--- Action item ---
Find the lines below holding the word "constraint" and copy each of them.

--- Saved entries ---
= = =

[config.mk]
export PLATFORM = sky130hd
export DESIGN_NAME = tile_fetch
export DESIGN_NICKNAME = d
export VERILOG_FILES = /design/src/rtl/render_pkg.sv /design/src/rtl/tile_fetch.sv
export SDC_FILE = /design/constraint.sdc
export NUM_CORES = 1
export LEC_CHECK = 0
export ABC_AREA = 1
export BUFFER_PORTS_ARGS = -buffer_cell sky130_fd_sc_hd__buf_2
export CORE_UTILIZATION = 48
export CTS_CLUSTER_DIAMETER = 80
export DETAILED_ROUTE_END_ITERATION = 6
export GPL_TIMING_DRIVEN = 1
export PLACE_DENSITY = 0.81
export SYNTH_ARGS = -nofsm -noshare
export SYNTH_HDL_FRONTEND = slang
export SYNTH_SLANG_ARGS = --single-unit
export TNS_END_PERCENT = 1
[constraint.sdc]
create_clock -name clk -period 2 [get_ports clk]
set_input_delay 0.2 -clock clk [delete_from_list [all_inputs] [get_ports clk]]
set_output_delay 0.2 -clock clk [all_outputs]
set_load 0.1 [all_outputs]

= = =

--- Response to this task ---
export SDC_FILE = /design/constraint.sdc
[constraint.sdc]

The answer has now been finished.